Sunday 29 December 2013
Monday 30 December 2013
Tuesday 31 December 2013

[page 38]

Wednesday 1 January 2014
The athletes of the world seem to be getting more and more extreme as time goes by, and suffering death and injury in proportion. Should we who imagine ourselves to be intellectuals follow this example in our thought patterns, or rest quietly with the curation of the body of ideas we have already documented, ie known moves.

. . .

Dear Francis,

My previous letters have documented some of the pain induced in me in my youth by the false doctrines of the Catholic Church. I now want to present to you and your staff a new model of God based on our scientific knowledge of ourselves and our world. This model is built on the hypothesis that the Universe is itself divine and not a puppet worked by an invisible God outside. This model is founded in mathematics and physics This letter is a brief formal representation of this model.

In order to argue that the Universe is divine, we

[page 39]

need a model of God that fits both the ancient conception of God developed with Christianity and the experiences of our lives . . .

Previous letters rather personal so they should remain private between us, but this one is on a public scientific subject and so suitable for publication.

Tuesday 31 December 2013

His Holiness, Pope Francis
Apostolic Palace,
00120 Vatican City

Dear Pope Francis,

You have revitalized the Papacy by softening the Church’s opinions about many current issues in human rights and human development. Besides these matters of administration and public relations, however, there does not appear to be much movement in the theological dimension, my area of interest.

I am sorry that you have not found time to answer my previous letters, but recognize that you a very busy man. Nevertheless, I presume you have adequate staff and at least an acknowledgement would have been appreciated. I am, as I have noted previously, a baptized Catholic who has the welfare of the Church at heart despite the radical failings that I have previously detailed.

We are in the midst of a period of radical disillusion with organizations that were once held in high regard. The US has lost a huge amount of credibility through its resort to illegal war, torture, systematic extrajudicial killing and large scale invasions of privacy.

The Catholic Church has suffered a similar loss of moral authority and credibility through its cover up of child sexual abuse, failure to recognise the equality of women and its possible involvement in money laundering. The development of modern communication is making is more difficult for secretive elites to act with impunity. The only defence against loss of reputation is to act ethically and be transparent about it.

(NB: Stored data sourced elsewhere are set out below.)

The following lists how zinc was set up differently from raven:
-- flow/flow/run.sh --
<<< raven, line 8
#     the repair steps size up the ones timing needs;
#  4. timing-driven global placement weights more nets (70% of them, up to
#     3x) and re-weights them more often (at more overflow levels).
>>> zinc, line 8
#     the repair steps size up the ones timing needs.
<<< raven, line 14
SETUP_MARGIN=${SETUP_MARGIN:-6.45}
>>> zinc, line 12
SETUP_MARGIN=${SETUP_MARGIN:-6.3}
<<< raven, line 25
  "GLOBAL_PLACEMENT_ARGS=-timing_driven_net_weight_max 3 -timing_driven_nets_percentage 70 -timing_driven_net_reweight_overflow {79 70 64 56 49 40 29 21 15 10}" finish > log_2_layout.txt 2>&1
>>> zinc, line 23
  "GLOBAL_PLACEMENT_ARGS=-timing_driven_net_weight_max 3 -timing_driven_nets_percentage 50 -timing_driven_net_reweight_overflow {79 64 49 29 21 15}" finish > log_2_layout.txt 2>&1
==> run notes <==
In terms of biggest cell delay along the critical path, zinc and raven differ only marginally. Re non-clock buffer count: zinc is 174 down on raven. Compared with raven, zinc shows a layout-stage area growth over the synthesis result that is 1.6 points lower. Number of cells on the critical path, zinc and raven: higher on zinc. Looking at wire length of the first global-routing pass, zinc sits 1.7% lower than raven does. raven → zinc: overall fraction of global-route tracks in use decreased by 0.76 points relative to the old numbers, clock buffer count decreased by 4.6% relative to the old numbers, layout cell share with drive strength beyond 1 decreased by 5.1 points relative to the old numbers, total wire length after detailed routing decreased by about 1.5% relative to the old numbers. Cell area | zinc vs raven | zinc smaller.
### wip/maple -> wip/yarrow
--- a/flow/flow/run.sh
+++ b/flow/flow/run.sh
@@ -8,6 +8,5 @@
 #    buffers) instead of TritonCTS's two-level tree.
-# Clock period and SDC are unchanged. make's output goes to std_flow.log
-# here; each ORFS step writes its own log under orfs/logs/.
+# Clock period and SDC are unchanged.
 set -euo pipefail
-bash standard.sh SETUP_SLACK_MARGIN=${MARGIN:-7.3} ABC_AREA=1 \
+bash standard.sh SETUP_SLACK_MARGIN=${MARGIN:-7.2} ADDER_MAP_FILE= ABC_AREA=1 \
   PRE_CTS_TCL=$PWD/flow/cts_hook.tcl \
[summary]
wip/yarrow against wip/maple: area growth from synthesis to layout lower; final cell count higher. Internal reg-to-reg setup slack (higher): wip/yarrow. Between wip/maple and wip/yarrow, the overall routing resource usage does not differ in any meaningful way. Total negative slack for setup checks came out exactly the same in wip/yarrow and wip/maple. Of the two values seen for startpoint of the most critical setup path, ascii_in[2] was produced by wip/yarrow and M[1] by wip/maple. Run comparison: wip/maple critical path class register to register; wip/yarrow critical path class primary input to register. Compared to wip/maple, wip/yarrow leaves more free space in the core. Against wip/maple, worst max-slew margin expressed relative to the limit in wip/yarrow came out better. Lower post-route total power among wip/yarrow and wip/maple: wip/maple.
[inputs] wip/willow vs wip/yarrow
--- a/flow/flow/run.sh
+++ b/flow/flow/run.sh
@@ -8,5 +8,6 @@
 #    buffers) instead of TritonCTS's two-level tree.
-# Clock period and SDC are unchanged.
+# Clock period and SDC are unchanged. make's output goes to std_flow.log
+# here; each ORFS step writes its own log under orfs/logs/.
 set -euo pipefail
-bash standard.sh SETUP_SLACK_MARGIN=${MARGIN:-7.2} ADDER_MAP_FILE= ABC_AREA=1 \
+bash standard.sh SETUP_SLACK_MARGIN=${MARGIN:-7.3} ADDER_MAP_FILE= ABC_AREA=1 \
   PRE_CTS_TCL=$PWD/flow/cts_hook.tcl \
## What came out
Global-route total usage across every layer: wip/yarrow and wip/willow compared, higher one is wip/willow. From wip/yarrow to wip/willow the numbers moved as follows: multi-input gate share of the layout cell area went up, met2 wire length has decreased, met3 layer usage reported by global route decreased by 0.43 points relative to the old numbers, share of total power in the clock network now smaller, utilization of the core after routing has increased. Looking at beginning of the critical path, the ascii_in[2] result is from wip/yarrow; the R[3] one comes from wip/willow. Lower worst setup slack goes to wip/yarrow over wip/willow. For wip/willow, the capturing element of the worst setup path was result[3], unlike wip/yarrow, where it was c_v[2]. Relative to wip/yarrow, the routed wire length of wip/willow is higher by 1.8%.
This is an optimization exercise on Yosys and OpenROAD, whose aim is small area, a short achievable clock period and few clock cycles per item, not a production implementation.
Function was checked by simulation only, so behaviour that the tests miss may differ from the original.

== job 7286 ==
==> module ELA, before the edit <==
module ELA(clk, rst, in_data, data_rd, req, wen, addr, data_wr, done);
	input				clk;
	input				rst;
	input		[7:0]	in_data;
	input		[7:0]	data_rd;
	output reg			req;
	output reg			wen;
	output reg	[9:0]	addr;
	output reg	[7:0]	data_wr;
	output reg			done;
reg				s_start;	 
reg				s_arr;		 
reg				s_rt;		 
reg				s_rb;		 
reg				s_w;		 
reg				s_fin;		 
reg		[3:0]	r;			 
reg				head;		 
reg				h0;			 
reg				go_int;		 
reg				row0_end;	 
reg				tail;		 
reg		[7:0]	opa, opb, u0, u1, v0;
reg		[7:0]	dreg, sreg;	 
reg		[7:0]	best;		 
reg				cur_r;		 
wire	[4:0]	col = addr[4:0];
wire			edge_px = (col == 5'd2);	 
wire	[3:0]	rm1 = r - 4'd1;
always @(posedge clk or posedge rst) begin
	if (rst) begin
		s_start <= 1'b1;
		s_arr <= 1'b0;
		s_rt <= 1'b0;
		s_rb <= 1'b0;
		s_w <= 1'b0;
		s_fin <= 1'b0;
	end else begin
		s_start <= 1'b0;
		s_arr <= s_start || (s_arr && !go_int) || (tail && r != 4'd15);
		s_rt <= go_int || (s_w && !tail);
		s_rb <= s_rt;
		s_w <= s_rb;
		s_fin <= s_fin || (tail && r == 4'd15);
	end
end
always @(posedge clk) begin
	go_int <= s_arr && !req && (col == 5'd29) && (r != 4'd0);
	row0_end <= s_arr && !req && (col == 5'd29) && (r == 4'd0);
	tail <= s_rb && !head && (col == 5'd0);
	done <= s_fin;
	req <= s_start || (row0_end) || (tail && r != 4'd15);
	if (s_start)
		r <= 4'd0;
	else if ((row0_end) || tail)
		r <= r + 4'd1;
	if (go_int)
		h0 <= 1'b1;
	else if (s_rb)
		h0 <= 1'b0;
	if (go_int)
		head <= 1'b1;
	else if (s_rb && col == 5'd1)
		head <= 1'b0;
	wen <= (s_arr && !go_int) || (s_rb && (!head || h0)) || tail;
end
reg		[4:0]	col_inc;
always @(*) begin
	if (s_rt)
		col_inc = 5'd0;
	else if (s_rb)
		col_inc = h0 ? 5'd31 : 5'd30;
	else if (s_w && !tail)
		col_inc = head ? 5'd2 : 5'd3;
	else if (go_int)
		col_inc = 5'd2;
	else
		col_inc = 5'd1;
end
always @(posedge clk) begin
	addr[4:0] <= (s_arr && req) ? 5'd0 : col + col_inc;
	addr[5] <= (s_rb && !h0) || tail;
	addr[9:6] <= ((s_arr && !go_int) || s_rt || (s_rb && h0)) ? r : rm1;
end
always @(posedge clk) begin
	if (s_rt)
		opa[3:0] <= u0[3:0];
	else if (s_rb)
		opa[3:0] <= data_rd[3:0];
	else
		opa[3:0] <= u1[3:0];
	if (s_rt)
		opa[7:4] <= u0[7:4];
	else if (s_rb)
		opa[7:4] <= data_rd[7:4];
	else
		opa[7:4] <= u1[7:4];
	if (s_w) begin
		u0 <= opa;
		u1 <= u0;
	end
	if (s_rb) begin
		opb <= v0;
		v0 <= opb;
	end else if (s_w) begin
		opb <= data_rd;
	end
end
reg		[7:0]	dg, dp, dG, dP;
reg		[7:0]	sg, sp, sG, sP;
reg		[7:0]	absd, avg;
integer			i, k;
always @(*) begin
	dg = opa & ~opb;
	dp = opa ^ ~opb;
	sg = opa & opb;
	sp = opa ^ opb;
	dG = dg;
	dP = dp;
	sG = sg;
	sP = sp;
	for (k = 1; k < 8; k = k * 2) begin
		for (i = 7; i >= k; i = i - 1) begin
			dG[i] = dG[i] | (dP[i] & dG[i-k]);
			dP[i] = dP[i] & dP[i-k];
			sG[i] = sG[i] | (sP[i] & sG[i-k]);
			sP[i] = sP[i] & sP[i-k];
		end
	end
	absd[0] = dp[0] ^ 1'b1;
	for (i = 1; i < 8; i = i + 1)
		absd[i] = dp[i] ^ (dG[i-1] | dP[i-1]);
	if (!(dG[7] | dP[7])) begin
		absd[0] = ~dp[0];
		for (i = 1; i < 8; i = i + 1)
			absd[i] = ~(dp[i] ^ dG[i-1]);
	end
	for (i = 1; i < 8; i = i + 1)
		avg[i-1] = sp[i] ^ sG[i-1];
	avg[7] = sG[7];
end
always @(posedge clk) begin
	dreg <= absd;
	sreg <= avg;
end
wire			cin = s_rb && cur_r;
reg		[7:0]	cG, cP;
always @(*) begin
	cG = best & ~dreg;
	cP = best ^ ~dreg;
	for (k = 1; k < 8; k = k * 2)
		for (i = 7; i >= k; i = i - 1) begin
			cG[i] = cG[i] | (cP[i] & cG[i-k]);
			cP[i] = cP[i] & cP[i-k];
		end
end
wire			win = cG[7] | (cP[7] & cin);
always @(posedge clk) begin
	if (s_w || (s_rt && !edge_px && !h0 && win)) begin
		best <= dreg;
		cur_r <= s_rt;
	end
	if (s_arr)
		data_wr <= in_data;
	else if (s_w || ((s_rt || s_rb) && !edge_px && !h0 && win))
		data_wr <= sreg;
end
endmodule
clock: 5.5 ns
lec_check: 0
abc_area: 1
cap_margin: 20
core_margin: 2
core_utilization: 70
setup_slack_margin: 3.8
slew_margin: 20
tns_end_percent: 5
standard.sh (not shown) runs the stock make flow with config.mk's settings and CLKGATE_MAP_FILE= SYNTH_SCRIPT=/design/flow/synth_recipe.tcl, a recipe that flattens the netlist after the stock synthesis.
==> flow/flow/run.sh <==
#!/bin/bash
# Standard layout with two changes: the port buffers are buf_2 cells instead
# of the delay buffers buffer_ports picks by default, and clock tree
# synthesis runs with the arguments below (no dummy loads).
set -euo pipefail
export BUFFER_PORTS_ARGS="-buffer_cell sky130_fd_sc_hd__buf_2"
export CTS_ARGS="-sink_clustering_enable -repair_clock_nets -dont_use_dummy_load"
bash standard.sh > standard.log 2>&1
Testbench counts of job 7286, summed over its fixed seeds: cycles 63,968, images 32.
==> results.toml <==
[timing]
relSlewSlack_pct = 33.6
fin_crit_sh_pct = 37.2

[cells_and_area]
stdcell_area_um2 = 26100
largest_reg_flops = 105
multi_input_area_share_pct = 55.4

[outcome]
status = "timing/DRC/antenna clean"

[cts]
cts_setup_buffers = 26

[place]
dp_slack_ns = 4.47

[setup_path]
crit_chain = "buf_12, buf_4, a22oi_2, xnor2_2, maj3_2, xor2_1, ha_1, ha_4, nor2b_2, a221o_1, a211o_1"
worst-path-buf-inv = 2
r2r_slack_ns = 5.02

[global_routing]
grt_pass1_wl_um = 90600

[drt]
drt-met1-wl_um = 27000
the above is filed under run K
This design comes from an exercise in tuning for small area on the open sky130 flow, not from production work. Only simulation tests tie the RTL to the original design; equivalence was not proved. Power and IR drop assume default switching activity.

==> flow/design.v <==
`timescale 1ns/1ps
module rv_idex (
    input   wire           clk,
    input   wire           rst,
    input   wire    [31:0] if_id_ir,
    input   wire    [31:0] mem_wb_ir,
    input   wire    [31:0] mem_wb_out,
    output  reg     [31:0] ex_mem_ir,
    output  reg     [31:0] ex_mem_alu_out,
    output  reg     [31:0] ex_mem_rs2
);
    reg  [31:0] id_ex_ir;
    reg  [31:0] a, b;
    reg         id_ex_is_r, id_ex_sub;
    reg  [31:1] rf_valid;
    reg  [31:0] rf [1:31];
    wire [4:0] rs1 = if_id_ir[19:15];
    wire [4:0] rs2 = if_id_ir[24:20];
    wire [4:0] rd  = mem_wb_ir[11:7];
    reg  [31:0] sel_a, sel_b;
    reg  [31:0] rf_z [0:31];
    integer r;
    always @(*) begin
        sel_a = 32'b0;
        sel_b = 32'b0;
        for (r = 1; r < 32; r = r + 1) begin
            sel_a[r] = rf_valid[r] && rs1 == r;
            sel_b[r] = rf_valid[r] && rs2 == r;
        end
        rf_z[0] = 32'b0;
        for (r = 1; r < 32; r = r + 1) rf_z[r] = rf[r];
    end
    wire [10:0] na [0:31];
    wire [10:0] nb [0:31];
    genvar gj, gg;
    generate
        for (gj = 0; gj < 32; gj = gj + 1) begin : rbit
            for (gg = 0; gg < 10; gg = gg + 1) begin : rgrp
                rv_aoi3 ua (.d({rf_z[3*gg+3][gj], rf_z[3*gg+2][gj], rf_z[3*gg+1][gj]}),
                            .s({sel_a[3*gg+3], sel_a[3*gg+2], sel_a[3*gg+1]}),
                            .y(na[gj][gg]));
                rv_aoi3 ub (.d({rf_z[3*gg+3][gj], rf_z[3*gg+2][gj], rf_z[3*gg+1][gj]}),
                            .s({sel_b[3*gg+3], sel_b[3*gg+2], sel_b[3*gg+1]}),
                            .y(nb[gj][gg]));
            end
            assign na[gj][10] = ~(rf_z[31][gj] & sel_a[31]);
            assign nb[gj][10] = ~(rf_z[31][gj] & sel_b[31]);
        end
    endgenerate
    reg [31:0] rd_a, rd_b;
    always @(*)
        for (r = 0; r < 32; r = r + 1) begin
            rd_a[r] = ~&na[r];
            rd_b[r] = ~&nb[r];
        end
    always @(posedge clk or negedge rst) begin
        if (!rst) begin
            id_ex_ir       <= 32'b0;
            b              <= 32'b0;
            ex_mem_ir      <= 32'b0;
            ex_mem_alu_out <= 32'b0;
            ex_mem_rs2     <= 32'b0;
            rf_valid       <= 31'b0;
        end else begin
            id_ex_ir       <= if_id_ir;
            b              <= rd_b;
            ex_mem_ir      <= id_ex_ir;
            ex_mem_alu_out <= alu_out;
            ex_mem_rs2     <= b;
            if (rd != 5'd0)
                rf_valid[rd] <= 1'b1;
        end
    end
    wire [6:0] if_op  = if_id_ir[6:0];
    wire [2:0] if_f3  = if_id_ir[14:12];
    wire       if_is_r = if_op == 7'b0110011;
    wire       if_sub  = (if_op == 7'b0110011 || if_op == 7'b0010011) &&
                         ((if_is_r && if_id_ir[30] && if_f3 == 3'b000) || if_f3[2:1] == 2'b01);
    always @(posedge clk) begin
        a          <= rd_a;
        id_ex_is_r <= if_is_r;
        id_ex_sub  <= if_sub;
    end
    always @(posedge clk) begin
        for (r = 1; r < 32; r = r + 1)
            if (rd == r) rf[r] <= mem_wb_out;
    end
    wire [31:0] ir     = id_ex_ir;
    wire [6:0]  opcode = ir[6:0];
    wire [2:0]  f3     = ir[14:12];
    wire        b30    = ir[30];
    wire        is_r   = opcode == 7'b0110011;
    wire        is_i   = opcode == 7'b0010011;
    wire        is_l   = opcode == 7'b0000011;
    wire [31:0] imm  = {{20{ir[31]}}, ir[31:20]};
    wire [31:0] opb  = id_ex_is_r ? b : imm;
    wire        sub  = id_ex_sub;
    wire [31:0] bx   = opb ^ {32{sub}};
    wire [31:0] p = a ^ bx;
    wire [31:0] g = a & bx;
    reg  [31:0] G, P;
    integer l, i;
    always @(*) begin
        G = g;
        P = p;
        G[0] = g[0] | (p[0] & sub);
        for (l = 1; l < 32; l = l * 2)
            for (i = 2 * l - 1; i < 32; i = i + 2 * l) begin
                G[i] = G[i] | (P[i] & G[i-l]);
                P[i] = P[i] & P[i-l];
            end
        for (l = 8; l >= 1; l = l / 2)
            for (i = 3 * l - 1; i < 32; i = i + 2 * l) begin
                G[i] = G[i] | (P[i] & G[i-l]);
                P[i] = P[i] & P[i-l];
            end
    end
    wire [31:0] sum  = p ^ {G[30:0], sub};
    wire        ltu  = ~G[31];
    wire        lts  = (a[31] ^ opb[31]) ? a[31] : sum[31];
    wire [4:0]  shamt = opb[4:0];
    wire        left  = ~f3[2];
    reg  [31:0] a_rev, sh_rev;
    integer k;
    always @(*) for (k = 0; k < 32; k = k + 1) a_rev[k] = a[31-k];
    wire [31:0] sh_in = left ? a_rev : a;
    wire        fill  = b30 & a[31] & ~left;
    wire signed [32:0] sh_ext = {fill, sh_in};
    wire [32:0] sh_full = sh_ext >>> shamt;
    wire [31:0] sh    = sh_full[31:0];
    always @(*) for (k = 0; k < 32; k = k + 1) sh_rev[k] = sh[31-k];
    wire valid_op = is_l | is_i | (is_r & (~b30 | f3 == 3'b000 | f3 == 3'b101));
    wire op       = valid_op & ~is_l;
    wire s_add    = is_l | (op & f3 == 3'b000);
    wire s_sll    = op & f3 == 3'b001;
    wire s_slt    = op & f3 == 3'b010;
    wire s_sltu   = op & f3 == 3'b011;
    wire s_xor    = op & f3 == 3'b100;
    wire s_srl    = op & f3 == 3'b101;
    wire s_or     = op & f3 == 3'b110;
    wire s_and    = op & f3 == 3'b111;
    wire s_p = s_xor | s_or;
    wire s_g = s_or | s_and;
    wire [31:0] alu_out = (sum    & {32{s_add}})
                        | (sh_rev & {32{s_sll}})
                        | (sh     & {32{s_srl}})
                        | (p      & {32{s_p}})
                        | (g      & {32{s_g}})
                        | {31'b0, (lts & s_slt) | (ltu & s_sltu)};
endmodule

This the Church must do, since no matter how good the charitable works and the public relations, if the Church is worshipping a false God, it is leading us astray.

From a practical point of view, the error at the root of the Church's 'history of salvation' is the hypothesis of 'original sin': that human disobedience caused God to disable the newly created Universe and to subject its human inhabitants to work, the pains of childbirth and the myriad other evils that flesh is heir to. This idea is clearly inconsistent with our evolutionary and cultural history as we know it.

The doctrine of original sin places a heavy burden on the human soul. From a very young age I was taught that I am a sinner and that my only hope was to accept the salvation offered to me by the Church.

There is no evidence whatsoever that this teaching is true. In fact, as maintained here, the Universe is as perfect as can be, divine in fact. We have been blinded to this reality by the story propagated by the Catholic Church, which has served to hide God in plain sight.

The Church's business plan is simple. Convince large numbers of people that we hold an infallible monopoly on communication with God. Convince them that it is essential for them to listen to the Word of God as preached by us and convince them to obey this word if they are to avoid an eternity of agony in Hell and enjoy an eternity of bliss in Heaven.

These convictions are false and once their falsity is accepted, a radical reform of Catholic theology becomes necessary. Catholic indoctrination is a monstrous evil, not only because it is essentially false, but also because it is forced on small children well before they develop any critical sense.

The Roman Catholic Church is built on mythology, mystery and miracles, all of which seem to appeal to people more strongly that a scientific understanding of our condition. This may happen because the strongest force for survival is social cohesion, and it does not matter much how this cohesion is achieved.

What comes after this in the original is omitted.